O Ainda Há Tempo é um reflexo de energias acumuladas: ideias de 2001, composições escritas em 1997, músicas que só foram gravadas em 2006. Algumas canções que entraram no Nó na Orelha já existiam anos antes. É um conjunto de tempos diferentes se encontrando, sem regra, e isso aparece tanto no som quanto nas letras.

PG: Você precisou mudar alguma letra neste álbum?

Criolo: Sim. Muitas coisas foram modificadas porque aprendi que palavras carregam dores. Disse isso recentemente ao Catraca Livre e ao Rap Nacional: quantas vezes a gente reproduz termos sem refletir sobre sua origem? É resquício de colonialismo.

O Dandan me alertou há 20 anos sobre o uso da palavra denegrir. Ele me explicou o peso que isso tinha, e eu percebi: “Por que não mudar? Em que atrapalha? Só soma.”

A arte é maior que o artista. Se em algum momento usei uma expressão que magoou, reconheço: foi ignorância minha. Por exemplo, quando escrevi “Se o demônio usa saia, valorize sua mina”, a intenção era outra, mas depois entendi que reforçava a satanização da imagem da mulher. Esses detalhes fazem toda a diferença.

A gente aprende não tendo medo de ouvir críticas, de dialogar, de permitir que alguém nos diga a real.

PG: Por que você disponibiliza o álbum para download gratuito?

Criolo: Isso vem da nossa cultura no rap. Sempre tivemos a felicidade de compartilhar uma fita com os amigos, esperar meses para ouvir a opinião deles. Depois vieram os CDs, os CDRs, e em seguida a internet. Íamos para lan houses baixar beats, assistir documentários, mandar sons por e-mail.

Então, disponibilizar o trabalho na rede é natural. Não é porque está online que todo mundo vai ouvir. A vida das pessoas é cheia de demandas. Mas só de saber que alguém pode escutar seu som, isso já é especial.

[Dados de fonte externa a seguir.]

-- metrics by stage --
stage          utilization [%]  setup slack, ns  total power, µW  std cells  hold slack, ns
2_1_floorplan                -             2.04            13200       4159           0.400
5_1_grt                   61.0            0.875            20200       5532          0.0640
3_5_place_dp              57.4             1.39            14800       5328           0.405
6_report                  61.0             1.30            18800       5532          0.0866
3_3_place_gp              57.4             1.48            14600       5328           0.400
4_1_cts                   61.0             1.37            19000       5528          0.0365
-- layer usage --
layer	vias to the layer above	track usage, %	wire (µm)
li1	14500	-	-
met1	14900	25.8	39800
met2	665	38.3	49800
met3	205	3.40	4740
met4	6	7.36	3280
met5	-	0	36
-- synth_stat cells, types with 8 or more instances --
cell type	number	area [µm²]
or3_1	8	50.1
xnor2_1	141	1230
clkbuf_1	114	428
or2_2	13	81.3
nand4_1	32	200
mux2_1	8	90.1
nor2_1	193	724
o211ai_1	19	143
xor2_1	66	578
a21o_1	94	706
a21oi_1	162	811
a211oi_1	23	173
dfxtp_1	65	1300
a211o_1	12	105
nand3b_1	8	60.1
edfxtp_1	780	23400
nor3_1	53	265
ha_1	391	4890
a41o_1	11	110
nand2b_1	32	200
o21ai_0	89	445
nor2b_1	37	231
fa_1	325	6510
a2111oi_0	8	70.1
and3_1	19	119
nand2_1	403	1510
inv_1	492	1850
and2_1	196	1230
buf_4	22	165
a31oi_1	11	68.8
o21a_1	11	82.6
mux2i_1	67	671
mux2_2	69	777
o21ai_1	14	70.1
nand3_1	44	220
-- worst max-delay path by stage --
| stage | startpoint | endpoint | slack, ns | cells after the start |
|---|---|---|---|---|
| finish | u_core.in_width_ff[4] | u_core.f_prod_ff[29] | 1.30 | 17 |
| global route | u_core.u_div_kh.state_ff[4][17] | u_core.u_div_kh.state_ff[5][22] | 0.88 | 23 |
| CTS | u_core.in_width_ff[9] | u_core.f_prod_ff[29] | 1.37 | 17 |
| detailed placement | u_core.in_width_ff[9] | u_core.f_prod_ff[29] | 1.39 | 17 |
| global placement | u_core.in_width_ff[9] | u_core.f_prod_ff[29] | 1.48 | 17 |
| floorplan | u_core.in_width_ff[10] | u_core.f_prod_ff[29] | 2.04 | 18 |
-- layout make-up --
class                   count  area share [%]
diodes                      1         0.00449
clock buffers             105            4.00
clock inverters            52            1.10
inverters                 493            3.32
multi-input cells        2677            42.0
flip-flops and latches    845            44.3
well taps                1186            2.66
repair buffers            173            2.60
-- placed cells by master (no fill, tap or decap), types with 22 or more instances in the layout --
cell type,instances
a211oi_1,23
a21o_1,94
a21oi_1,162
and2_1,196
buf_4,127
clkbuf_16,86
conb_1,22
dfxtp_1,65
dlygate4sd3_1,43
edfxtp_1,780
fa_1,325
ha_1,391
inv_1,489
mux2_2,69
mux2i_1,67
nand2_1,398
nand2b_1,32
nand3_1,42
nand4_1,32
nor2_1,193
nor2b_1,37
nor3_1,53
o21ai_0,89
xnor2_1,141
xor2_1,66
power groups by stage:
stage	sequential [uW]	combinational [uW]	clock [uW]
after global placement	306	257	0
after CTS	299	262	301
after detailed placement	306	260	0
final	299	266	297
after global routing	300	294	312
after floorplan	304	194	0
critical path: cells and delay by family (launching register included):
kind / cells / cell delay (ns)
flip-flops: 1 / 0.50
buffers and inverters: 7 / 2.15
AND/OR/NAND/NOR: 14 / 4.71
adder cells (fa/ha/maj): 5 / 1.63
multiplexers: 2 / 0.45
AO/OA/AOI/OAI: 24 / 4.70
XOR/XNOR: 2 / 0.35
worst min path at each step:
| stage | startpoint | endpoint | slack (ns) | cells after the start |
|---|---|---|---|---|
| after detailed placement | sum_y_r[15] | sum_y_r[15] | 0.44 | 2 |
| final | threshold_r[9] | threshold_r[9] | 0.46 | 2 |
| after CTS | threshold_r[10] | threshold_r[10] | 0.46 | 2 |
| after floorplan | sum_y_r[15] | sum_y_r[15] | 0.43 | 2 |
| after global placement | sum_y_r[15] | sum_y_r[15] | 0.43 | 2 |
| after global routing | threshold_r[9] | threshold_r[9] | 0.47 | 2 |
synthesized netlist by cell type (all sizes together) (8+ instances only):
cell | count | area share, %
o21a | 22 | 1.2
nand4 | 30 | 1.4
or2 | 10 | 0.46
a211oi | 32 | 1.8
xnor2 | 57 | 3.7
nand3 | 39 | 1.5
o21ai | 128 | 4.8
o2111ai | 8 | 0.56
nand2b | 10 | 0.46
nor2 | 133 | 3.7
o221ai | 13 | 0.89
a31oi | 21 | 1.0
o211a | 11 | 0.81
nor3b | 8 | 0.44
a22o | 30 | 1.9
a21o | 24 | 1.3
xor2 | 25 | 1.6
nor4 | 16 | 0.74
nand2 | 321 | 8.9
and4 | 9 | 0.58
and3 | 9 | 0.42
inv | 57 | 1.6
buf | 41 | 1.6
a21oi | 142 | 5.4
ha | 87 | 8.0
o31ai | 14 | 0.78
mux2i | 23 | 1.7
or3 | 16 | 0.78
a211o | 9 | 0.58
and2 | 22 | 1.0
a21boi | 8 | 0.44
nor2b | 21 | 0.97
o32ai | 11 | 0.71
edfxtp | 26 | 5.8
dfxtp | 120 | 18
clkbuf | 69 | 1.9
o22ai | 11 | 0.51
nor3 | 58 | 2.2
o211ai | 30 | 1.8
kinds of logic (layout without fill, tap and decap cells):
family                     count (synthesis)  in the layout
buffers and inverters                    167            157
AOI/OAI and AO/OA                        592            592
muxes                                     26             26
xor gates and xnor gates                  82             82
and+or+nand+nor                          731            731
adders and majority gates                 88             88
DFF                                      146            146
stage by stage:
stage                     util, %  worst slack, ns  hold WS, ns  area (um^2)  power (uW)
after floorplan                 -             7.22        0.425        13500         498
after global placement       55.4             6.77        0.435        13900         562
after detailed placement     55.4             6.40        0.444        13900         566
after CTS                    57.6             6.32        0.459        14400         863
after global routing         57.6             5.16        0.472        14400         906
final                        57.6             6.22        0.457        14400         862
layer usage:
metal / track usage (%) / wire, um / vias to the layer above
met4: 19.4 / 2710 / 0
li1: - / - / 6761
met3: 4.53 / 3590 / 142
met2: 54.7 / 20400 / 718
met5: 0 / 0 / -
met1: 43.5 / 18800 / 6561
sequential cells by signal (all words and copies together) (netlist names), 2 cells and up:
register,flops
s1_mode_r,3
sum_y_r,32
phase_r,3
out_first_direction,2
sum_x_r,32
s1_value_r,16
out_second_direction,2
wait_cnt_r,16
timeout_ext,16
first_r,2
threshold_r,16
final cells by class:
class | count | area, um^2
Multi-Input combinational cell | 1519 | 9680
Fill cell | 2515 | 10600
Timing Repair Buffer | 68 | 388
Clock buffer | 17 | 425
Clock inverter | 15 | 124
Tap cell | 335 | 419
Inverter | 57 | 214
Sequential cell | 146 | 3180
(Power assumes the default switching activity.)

Para mim e para minha equipe, essa possibilidade de comunicação é muito valiosa.

PG: O Criolo da favela das Imbuías imaginava cantar fora do país para milhares de pessoas?

Criolo: Nossa, eu já fiquei feliz da vida quando ouvi minha música tocar no Balanço Rap, na 105 FM. Era um programa de cinco horas de rap! O amor pela música é eterno. Cada aprendizado, cada sotaque, cada bagagem cultural recebida no caminho soma muito. É esse processo que me trouxe até aqui.PG: Você descobriu a arte e as rimas na periferia. Hoje, muitas pessoas continuam aprendendo em saraus e espaços comunitários. Qual é a importância da periferia produzir cultura dentro do próprio território e também de outros reconhecerem essa produção sem marginalizar?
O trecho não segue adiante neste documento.